An American in Sydney – Travel Tips

Liam Barret is a guest contributor – and an American living in Sydney.

From the Harbour Bridge to the Opera House, New South Wales, Australia, is loved for its urban appeal. In particular, visitors are drawn to Sydney’s sprawling metropolis and it’s exuberant attractions. But the state is brimming with natural features that rival even the best of the human-made. From hippie beaches to snowcapped mountains, this is a guide to some New South Wales’ best.
Blue Mountains

Just an hour and a half’s drive from Sydney CBD is one of Australia’s most ancient and memorable sites. The Blue Mountains spread over more than 11km and are packed with adventures. If you love a good walk, head to the mountains during October so you can attend the Festival of Walking. This event promotes the benefits of exercise while celebrating the cultural history of the mountains. But if the majestic heights are a turn off, you can still enjoy the Jenolan Caves. These are estimated to date back at least 340 million years, and are one of the largest and most complex cave systems in the world.


Hunter Valley

There are few better ways to relax than with a glass of wine, which makes the Hunter Valley a perfect place to escape.  Rolling hills and neat vineyards have made the Hunter Valley a favorite retreat for Sydney-siders and overseas visitors. Horse riding, hot air ballooning and more mean you’ll never be lacking in ways to unwind and enjoy the serenity of the valley. Families particularly enjoy the Hunter Valley Gardens, which offer 10 themed gardens for exploration. 8km of walking paths over 24 hectares ensures you can enjoy the Gardens’ peace at your own pace.


Lord Howe Island

Measuring less than 11km long and barely 3km across, Lord Howe Island is one of New South Wales’ best kept secrets. This island is a haven for all those that love seeing wildlife in its natural state. There are a number of bird watching tours to help view the 130 species of birds that inhabit the island, with snorkeling and scuba diving available to see the flourishing marine life. If you love a challenge, the famed Mt. Gower climb is one of the best day walks in Australia and stands at 875m tall. The island is also easy to get to, with flights from Port Macquarie operating from February to June, and September to December.
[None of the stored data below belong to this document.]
**config.mk**
```make
export PLATFORM = sky130hd
export DESIGN_NAME = morra_controller
export DESIGN_NICKNAME = d
export VERILOG_FILES = /design/src/rtl/morra_pkg.sv /design/src/rtl/morra_move_slot.sv /design/src/rtl/morra_controller.sv
export SDC_FILE = /design/constraint.sdc
export NUM_CORES = 1
export LEC_CHECK = 0
export CAP_MARGIN = 15
export CELL_PAD_IN_SITES_DETAIL_PLACEMENT = 1
export CELL_PAD_IN_SITES_GLOBAL_PLACEMENT = 2
export CORE_UTILIZATION = 28
export DETAILED_ROUTE_END_ITERATION = 7
export PLACE_DENSITY_LB_ADDON = 0.12
export SETUP_SLACK_MARGIN = 0.4
export SLEW_MARGIN = 20
export SYNTH_ARGS = -nofsm -noshare
export SYNTH_HDL_FRONTEND = slang
export SYNTH_SLANG_ARGS = --single-unit
```
**constraint.sdc**
```tcl
create_clock -name clk -period 2 [get_ports clk]
set_input_delay 0.4 -clock clk [delete_from_list [all_inputs] [get_ports clk]]
set_output_delay 0.4 -clock clk [all_outputs]
set_load 0.05 [all_outputs]
```
===== src/rtl/ex_mem_skid_reg.sv =====
// rtl/ex_mem_skid_reg.sv - EX->MEM pipeline boundary register with 2-entry skid buffer
//
// Purpose:
//   Captures the EX stage results (ALU result, branch compare, PC, store data,
//   control word) into a head register that drives MEM directly, plus a skid
//   register that absorbs one extra instruction so MEM backpressure never
//   reaches EX combinationally. Handshake outputs decode only state flops.
//
// Optional feature:
//   EXMEM_PERF_CNT_EN - when defined, builds the stall and flush performance
//   counters; when undefined, perf_stall_cnt / perf_flush_cnt are tied to 0.
//
// Ports:
//   clk, rst          clock, asynchronous active-high reset
//   flush             synchronous kill of buffered entries and current input
//   ex_valid/ex_ready EX-side handshake (ex_ready = state != FULL)
//   ex_alu_out, ex_br_en, idex_pc, idex_rs2_out, idex_ctrl_word   input payload
//   mem_valid/mem_ready MEM-side handshake (mem_valid = state != EMPTY)
//   exmem_alu_out, exmem_br_en, exmem_pc, exmem_rs2_out, exmem_ctrl_word   head payload
//   perf_stall_cnt    cycles with mem_valid & !mem_ready
//   perf_flush_cnt    entries discarded by flush

module ex_mem_skid_reg #(
    parameter int XLEN   = 32,
    parameter int CTRL_W = 64
) (
    input  logic              clk,
    input  logic              rst,
    input  logic              flush,
    input  logic              ex_valid,
    output logic              ex_ready,
    input  logic [XLEN-1:0]   ex_alu_out,
    input  logic              ex_br_en,
    input  logic [XLEN-1:0]   idex_pc,
    input  logic [XLEN-1:0]   idex_rs2_out,
    input  logic [CTRL_W-1:0] idex_ctrl_word,
    output logic              mem_valid,
    input  logic              mem_ready,
    output logic [XLEN-1:0]   exmem_alu_out,
    output logic              exmem_br_en,
    output logic [XLEN-1:0]   exmem_pc,
    output logic [XLEN-1:0]   exmem_rs2_out,
    output logic [CTRL_W-1:0] exmem_ctrl_word,
    output logic [31:0]       perf_stall_cnt,
    output logic [31:0]       perf_flush_cnt
);

    localparam int PW = 3 * XLEN + 1 + CTRL_W;

    typedef enum logic [1:0] {
        EMPTY = 2'd0,
        ONE   = 2'd1,
        FULL  = 2'd2
    } state_t;

    state_t        state;
    logic [PW-1:0] head_q;
    logic [PW-1:0] skid_q;
    logic [PW-1:0] in_word;
    logic          push;
    logic          pop;

    assign in_word = {ex_alu_out, ex_br_en, idex_pc, idex_rs2_out, idex_ctrl_word};

    // Handshake outputs are pure decodes of the state register, so neither
    // side sees a combinational path from the other side's inputs.
    assign ex_ready  = (state != FULL);
    assign mem_valid = (state != EMPTY);

    assign push = ex_valid & ex_ready;
    assign pop  = mem_valid & mem_ready;

    // Head register feeds MEM with no output mux.
    assign {exmem_alu_out, exmem_br_en, exmem_pc, exmem_rs2_out, exmem_ctrl_word} = head_q;

    always_ff @(posedge clk or posedge rst) begin
        if (rst) begin
            state  <= EMPTY;
            head_q <= '0;
            skid_q <= '0;
        end else if (flush) begin
            // Payload left untouched; only occupancy is killed.
            state <= EMPTY;
        end else begin
            case (state)
                EMPTY: begin
                    if (push) begin
                        head_q <= in_word;
                        state  <= ONE;
                    end
                end
                ONE: begin
                    if (push && pop) begin
                        head_q <= in_word;
                    end else if (push) begin
                        skid_q <= in_word;
                        state  <= FULL;
                    end else if (pop) begin
                        state <= EMPTY;
                    end
                end
                FULL: begin
                    // ex_ready is low here, so no push can coincide.
                    if (pop) begin
                        head_q <= skid_q;
                        state  <= ONE;
                    end
                end
                default: state <= EMPTY;
            endcase
        end
    end

`ifdef EXMEM_PERF_CNT_EN
    logic [31:0] stall_cnt_q;
    logic [31:0] flush_cnt_q;
    logic [1:0]  occupancy;
    logic [1:0]  flush_drop;

    // An entry popped in the flush cycle was consumed by MEM, not discarded.
    always_comb begin
        occupancy  = 2'd0;
        if (state == FULL) begin
            occupancy = 2'd2;
        end else if (state == ONE) begin
            occupancy = 2'd1;
        end
        flush_drop = occupancy - {1'b0, pop};
    end

    always_ff @(posedge clk or posedge rst) begin
        if (rst) begin
            stall_cnt_q <= 32'h0;
            flush_cnt_q <= 32'h0;
        end else begin
            if (mem_valid && !mem_ready) begin
                stall_cnt_q <= stall_cnt_q + 32'd1;
            end
            if (flush) begin
                flush_cnt_q <= flush_cnt_q + {30'd0, flush_drop};
            end
        end
    end

    assign perf_stall_cnt = stall_cnt_q;
    assign perf_flush_cnt = flush_cnt_q;
`else
    assign perf_stall_cnt = 32'h0;
    assign perf_flush_cnt = 32'h0;
`endif

endmodule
Mt Kosciuszko National Park

Australia may be loved for its sunshine and sand, but its snowy areas are just as much of a marvel. Mt. Kosciuszko is renowned for being Australia’s tallest mountain and is one of the rare places where you can experience Australian snow. A 15 minute chairlift will take you to the highest access point of the mountain, followed by a leisurely 6km walk to the summit. Alternatively, you can enjoy activities such as skiing and snowboarding that are available across the region.

Byron Bay

Byron Bay has become a top destination for all holidaymakers in New South Wales. The area is lined with a number of famous beaches, with Wategos Beach and Main Beach being two of the best known. The Bay is home to an infectious hippie lifestyle that makes it a rejuvenating retreat from city life. Byron Bay is also a great place to go whale watching, with kayaking available for a closer look at the whales. If you need a break from the beach, take a stroll along the Cape Byron walking track. This track is an easy 3.7km loop that offers stunning ocean views and fresh air.